No comparto, ni las posturas “negacionistas” por situarse fuera de la ciencia, ni las de los “afirmativistas” por exceso de credulidad en gobiernos, industria farmacéutica y otros organismos e instituciones que han demostrado carecer de credibilidad. Intento situarme en una postura crítica basada en un escepticismo científico que propicia el debate basado en pruebas. Ese es mi objetivo, otra cosa es que lo consiga.
Desde el inicio de la pandemia, hemos podido comprobar una polarización política extrema, reflejada en el rechazo y falta de colaboración por parte de la oposición ante cualquier medida adoptada por el gobierno de la nación. Así, hemos visto opiniones enfrentadas sobre el uso de mascarillas, el número de fallecidos, el tipo de pruebas, la necesidad del estado de alarma y no digamos sobre la implantación de los confinamientos. Un enfrentamiento entre los representantes políticos tan esperpéntico, que resulta preocupante pensar que dependemos de ellos para salir de la pandemia. Esta fuerte polarización entre la clase política se ha trasladado al seno de la sociedad en el posicionamiento respecto a las vacunas, que se ha dividido entre quienes manifiestan un rechazo visceral y quienes hacen una defensa numantina sobre ellas. Ambos bandos con la misma fe en sus creencias y la misma ceguera ante las pruebas, en uno u otro sentido, consecuencia del “sesgo de confirmación” que “todos” padecemos y la dificultad para comprender los datos de los estudios realizados, resultado de nuestra incompetencia con los números en general y con la estadística en particular.
Las vacunas, de acuerdo con lo expresado en la cita de McKeown que encabeza el escrito, gracias a la función preventiva que realizan, son los tratamientos médicos más valiosos, más económicos y, en muchos casos los más seguros para librarnos de las enfermedades. Gracias a ellas, desde su inicio con la vacuna de la viruela en el siglo XVIII por Edward Jenner, se han salvado millones de vidas.
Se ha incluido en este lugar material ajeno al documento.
===== src/hdl/rv_decoder.sv =====
`timescale 1ns/1ps

module rv_decoder (
    input  logic                    clk,
    input  logic                    rst,
    input  logic                    in_valid,
    input  rv_decode_pkg::instr_t   instr,
    output logic                    out_valid,
    output rv_decode_pkg::op_t      op,
    output rv_decode_pkg::reg_idx_t rs1,
    output rv_decode_pkg::reg_idx_t rs2,
    output rv_decode_pkg::reg_idx_t rd,
    output rv_decode_pkg::word_t    imm,
    output logic                    has_imm
);
    import rv_decode_pkg::*;

    op_t   op_next;
    fmt_t  fmt;
    word_t imm_next;

    // classify the word.
    op_decode u_op_decode (
        .instr   (instr),
        .op_next (op_next),
        .fmt     (fmt)
    );

    // immediate for the chosen format.
    imm_gen u_imm_gen (
        .instr    (instr),
        .fmt      (fmt),
        .imm_next (imm_next)
    );

    decode_stage u_decode_stage (
        .clk       (clk),
        .rst       (rst),
        .in_valid  (in_valid),
        .instr     (instr),
        .op_next   (op_next),
        .fmt       (fmt),
        .imm_next  (imm_next),
        .out_valid (out_valid),
        .op        (op),
        .rs1       (rs1),
        .rs2       (rs2),
        .rd        (rd),
        .imm       (imm),
        .has_imm   (has_imm)
    );

endmodule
El economista Joseph Schumpeter afirmó que, “el capitalismo moriría como consecuencia de su propio éxito”. Algo parecido ocurre con las vacunas, que gracias al éxito que han supuesto para acabar o controlar algunas enfermedades, ya hemos olvidado las tragedias que provocaban. Nadie recuerda las muertes y cicatrices faciales que producía la viruela, felizmente erradicada del planeta desde 1980. Hemos olvidado las epidemias de peste, de cólera, las frecuentes secuelas de parálisis en niños a consecuencia de la poliomielitis. No digamos de la difteria y las muertes por asfixia, debido a los exudados membranosos. El olvido es tan generalizado, que a pesar de la catástrofe para la humanidad de la llamada “gripe española” de 1918, que afectó a un tercio de la humanidad y produjo una mortalidad estimada entre 20 y 40 millones de personas, cifra similar a la Primera Guerra Mundial, no se ha visto reflejado ni en la literatura ni en el imaginario colectivo de la sociedad con la misma intensidad.